Женщина поднялась, чтобы разлить чай. Его взгляд невольно скользнул по ее фигуре. За двадцать лет Вера-Верочка ничуть не распол­нела. Если счастьем засияют ее глаза, а на щеках появится румянец, будет очень даже хоро­ша собой. И приодеться бы ей. Как Герман та­кое допускает?

- А вы зачем пришли? - снова спросила она, присаживаясь напротив.

- В ту ночь, когда убили мою жену, вы ноче­вали в коттедже у Германа.

Она смутилась. Не сказала ни «да», ни «нет», просто отвела глаза.

- Я только хочу знать, выходил ли ночью Гер­ман. Ведь был телефонный звонок. Около полу­ночи. Двое молодых людей в травматологии не спали, они слышали, как моя жена разговаривала с Германом. Он выходил после этого?

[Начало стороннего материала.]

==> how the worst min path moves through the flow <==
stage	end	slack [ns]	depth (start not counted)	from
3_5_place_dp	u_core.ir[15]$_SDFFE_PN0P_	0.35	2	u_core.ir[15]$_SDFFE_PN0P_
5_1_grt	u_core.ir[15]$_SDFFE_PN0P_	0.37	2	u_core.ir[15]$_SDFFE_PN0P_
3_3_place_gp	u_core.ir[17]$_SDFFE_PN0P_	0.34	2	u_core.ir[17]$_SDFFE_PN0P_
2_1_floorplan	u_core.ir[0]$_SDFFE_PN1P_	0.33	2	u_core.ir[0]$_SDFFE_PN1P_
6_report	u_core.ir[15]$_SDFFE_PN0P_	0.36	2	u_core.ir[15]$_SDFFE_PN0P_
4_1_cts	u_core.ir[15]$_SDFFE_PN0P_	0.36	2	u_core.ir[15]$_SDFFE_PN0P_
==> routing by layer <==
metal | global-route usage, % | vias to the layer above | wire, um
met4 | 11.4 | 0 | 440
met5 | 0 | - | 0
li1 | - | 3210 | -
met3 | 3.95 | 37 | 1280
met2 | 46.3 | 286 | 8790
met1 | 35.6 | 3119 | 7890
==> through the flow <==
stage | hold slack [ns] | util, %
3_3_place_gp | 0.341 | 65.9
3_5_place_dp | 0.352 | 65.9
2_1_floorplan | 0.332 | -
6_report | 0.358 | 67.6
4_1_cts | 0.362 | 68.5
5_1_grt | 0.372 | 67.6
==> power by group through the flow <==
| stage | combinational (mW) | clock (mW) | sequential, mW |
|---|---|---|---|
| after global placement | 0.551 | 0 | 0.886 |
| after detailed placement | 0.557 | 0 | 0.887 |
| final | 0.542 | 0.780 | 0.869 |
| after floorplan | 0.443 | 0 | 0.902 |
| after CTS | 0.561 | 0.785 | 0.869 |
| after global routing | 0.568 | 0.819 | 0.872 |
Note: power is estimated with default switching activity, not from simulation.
--- config.mk ---
export PLATFORM = sky130hd
export DESIGN_NAME = gb_lcd_frame_writer
export DESIGN_NICKNAME = d
export VERILOG_FILES = /design/src/rtl/gb_lcd_frame_writer.sv
export SDC_FILE = /design/constraint.sdc
export NUM_CORES = 1
export LEC_CHECK = 0
export CAP_MARGIN = 10
export CORE_MARGIN = 2
export CORE_UTILIZATION = 45
export DETAILED_ROUTE_END_ITERATION = 7
export DONT_BUFFER_PORTS = 1
export PLACE_DENSITY_LB_ADDON = 0.15
export SETUP_SLACK_MARGIN = 0.05
export SLEW_MARGIN = 20
export SYNTH_ARGS = -nofsm -noshare
export SYNTH_HDL_FRONTEND = slang
export SYNTH_SLANG_ARGS = --single-unit
--- constraint.sdc ---
create_clock -name GameBoy_clk -period 2.4 [get_ports GameBoy_clk]
set_input_delay 0.6 -clock GameBoy_clk [delete_from_list [all_inputs] [get_ports GameBoy_clk]]
set_output_delay 0.6 -clock GameBoy_clk [all_outputs]
set_load 0.05 [all_outputs]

Вера Васильевна растерялась:

- А Гера что говорит?

- Да какая разница? Вы видели, как он вышел из дома? Во сколько?

- А зачем вам это?

Завьялов понял - Герман из дома выходил. Но

во сколько?

- Скажите, это вы повесили на стену плакат?

- Какой плакат? - заволновалась Вера Васи­льевна.

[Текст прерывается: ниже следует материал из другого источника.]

[src/rtl/uart_pkg.sv]
// uart_pkg: shared defaults and width helper for the UART receive path.
// Revision: 1.0
`default_nettype none

package uart_pkg;

  localparam int UART_DATA_W_DEF   = 8;
  localparam int RX_FIFO_DEPTH_DEF = 16;

  // Occupancy counter must hold 0..depth inclusive.
  function automatic int count_width(input int depth);
    return $clog2(depth + 1);
  endfunction

endpackage

`default_nettype wire

[src/rtl/uart_rx_fifo_mem.sv]
// uart_rx_fifo_mem: DEPTH x DATA_W storage, synchronous write, asynchronous read, unreset.
// Revision: 1.0
`default_nettype none

module uart_rx_fifo_mem
  import uart_pkg::*;
#(
  parameter int DATA_W = UART_DATA_W_DEF,
  parameter int DEPTH  = RX_FIFO_DEPTH_DEF,
  parameter int AW     = $clog2(DEPTH)
) (
  input  logic              clock,
  input  logic              wr_en,
  input  logic [AW-1:0]     wr_addr,
  input  logic [DATA_W-1:0] wr_data,
  input  logic [AW-1:0]     rd_addr,
  output logic [DATA_W-1:0] rd_data
);

  logic [DATA_W-1:0] mem [DEPTH];

  always_ff @(posedge clock) begin
    if (wr_en) begin
      mem[wr_addr] <= wr_data;
    end
  end

  assign rd_data = mem[rd_addr];

endmodule

`default_nettype wire

[src/rtl/uart_rx_fifo.sv]
// uart_rx_fifo: first-word-fall-through receive FIFO with count/flag decode.
// Revision: 1.0 -- sticky overrun flag enabled by macro UART_RX_FIFO_OVERRUN_EN.
`default_nettype none

module uart_rx_fifo
  import uart_pkg::*;
#(
  parameter int DATA_W    = UART_DATA_W_DEF,
  parameter int DEPTH     = RX_FIFO_DEPTH_DEF,
  parameter int AFULL_LVL = DEPTH - 2
) (
  input  logic                          clock,
  input  logic                          reset,
  input  logic                          set_flag,
  input  logic [DATA_W-1:0]             data,
  input  logic                          clear_flag,
  input  logic                          ovr_clr,
  output logic [DATA_W-1:0]             out_data,
  output logic                          rx_empty,
  output logic                          rx_full,
  output logic                          rx_afull,
  output logic [count_width(DEPTH)-1:0] count,
  output logic                          overrun
);

  localparam int AW = $clog2(DEPTH);
  localparam int CW = count_width(DEPTH);
  localparam logic [CW-1:0] FULL_LVL = CW'(DEPTH);
  localparam logic [CW-1:0] AFULL_C  = CW'(AFULL_LVL);

  logic [AW-1:0]     wr_ptr;
  logic [AW-1:0]     rd_ptr;
  logic [DATA_W-1:0] head;
  logic              push;
  logic              pop;
  logic              drop;

  // Flags decode from the count register only, so no input reaches an output.
  assign rx_empty = (count == '0);
  assign rx_full  = (count == FULL_LVL);
  assign rx_afull = (count >= AFULL_C);

  // A pop frees a slot in the same edge, so a push while full is still accepted.
  assign pop  = clear_flag && !rx_empty;
  assign push = set_flag && (!rx_full || pop);
  assign drop = set_flag && !push;

  assign out_data = rx_empty ? '0 : head;

  uart_rx_fifo_mem #(
    .DATA_W (DATA_W),
    .DEPTH  (DEPTH),
    .AW     (AW)
  ) u_mem (
    .clock   (clock),
    .wr_en   (push),
    .wr_addr (wr_ptr),
    .wr_data (data),
    .rd_addr (rd_ptr),
    .rd_data (head)
  );

  always_ff @(posedge clock or negedge reset) begin
    if (!reset) begin
      wr_ptr <= '0;
      rd_ptr <= '0;
      count  <= '0;
    end else begin
      if (push) wr_ptr <= wr_ptr + AW'(1);
      if (pop)  rd_ptr <= rd_ptr + AW'(1);
      if (push && !pop) begin
        count <= count + CW'(1);
      end else if (pop && !push) begin
        count <= count - CW'(1);
      end
    end
  end

`ifdef UART_RX_FIFO_OVERRUN_EN
  // A drop in the same cycle as ovr_clr keeps the flag set.
  always_ff @(posedge clock or negedge reset) begin
    if (!reset) begin
      overrun <= 1'b0;
    end else if (drop) begin
      overrun <= 1'b1;
    end else if (ovr_clr) begin
      overrun <= 1'b0;
    end
  end
`else
  logic unused_ovr;
  assign unused_ovr = ovr_clr ^ drop;
  assign overrun    = 1'b0;
`endif

endmodule

`default_nettype wire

- Тот, что нашли в платяном шкафу?

- Я просто хотела, чтобы был порядок, - на­чала оправдываться женщина. - Встала рано, око­ло шести часов, чтобы незаметно уйти. У меня ключи, я не хотела будить Геру. Он так устает на работе! Когда брала куртку, заметила плакат. По­думала: «Почему он в шкафу? Непорядок». Знае­те, Гера не выносит беспорядка. Он вообще очень домашний. И я пошла в столовую, чтобы пове­сить плакат на место. Вы так крепко спали...

- А вы заметили, что на обратной стороне -рисунок?

Вера Васильевна вновь отвела глаза. Значит, заметила.

- Внимательно его рассмотрели?

- Я... Я сказала Герману. Позже.

- А он что?

- Ничего. Велел забыть об этом. А потом пла­кат исчез. Гера сказал, что выбросил его. И пра­вильно. Это плохие рисунки. Страшные.

- Рисунки? Значит, вы видели еще что-то?

- У него в спальне. В шкафу.

- Разбитая витрина. Так?

- Да. А откуда вы знаете?

- А машина? Разбитая машина?

- Я... не помню. А что говорит Гера?

- Вы не замечали за ним ничего странного? Он способен на... Ну, скажем, на неадекватные поступки?

- Какие поступки? - удивленно переспроси­ла Вера Васильевна.

- Странные. Например, ходить по улицам и разбивать витрины.

- Что вы! - испугалась она. - Что вы! Как мож­но! Это же Гера!

- А тот человек... Мужчина, за которого вы собирались замуж... Что он сказал по поводу раз­битой машины?

- Ах, это... Замуж я не собиралась. Так... Доч­ка его у меня учится. Младшая. Ну зашел пару раз, слово за слово... Я хотела, как лучше. А все почему-то подумали, что хочу увести его из семьи.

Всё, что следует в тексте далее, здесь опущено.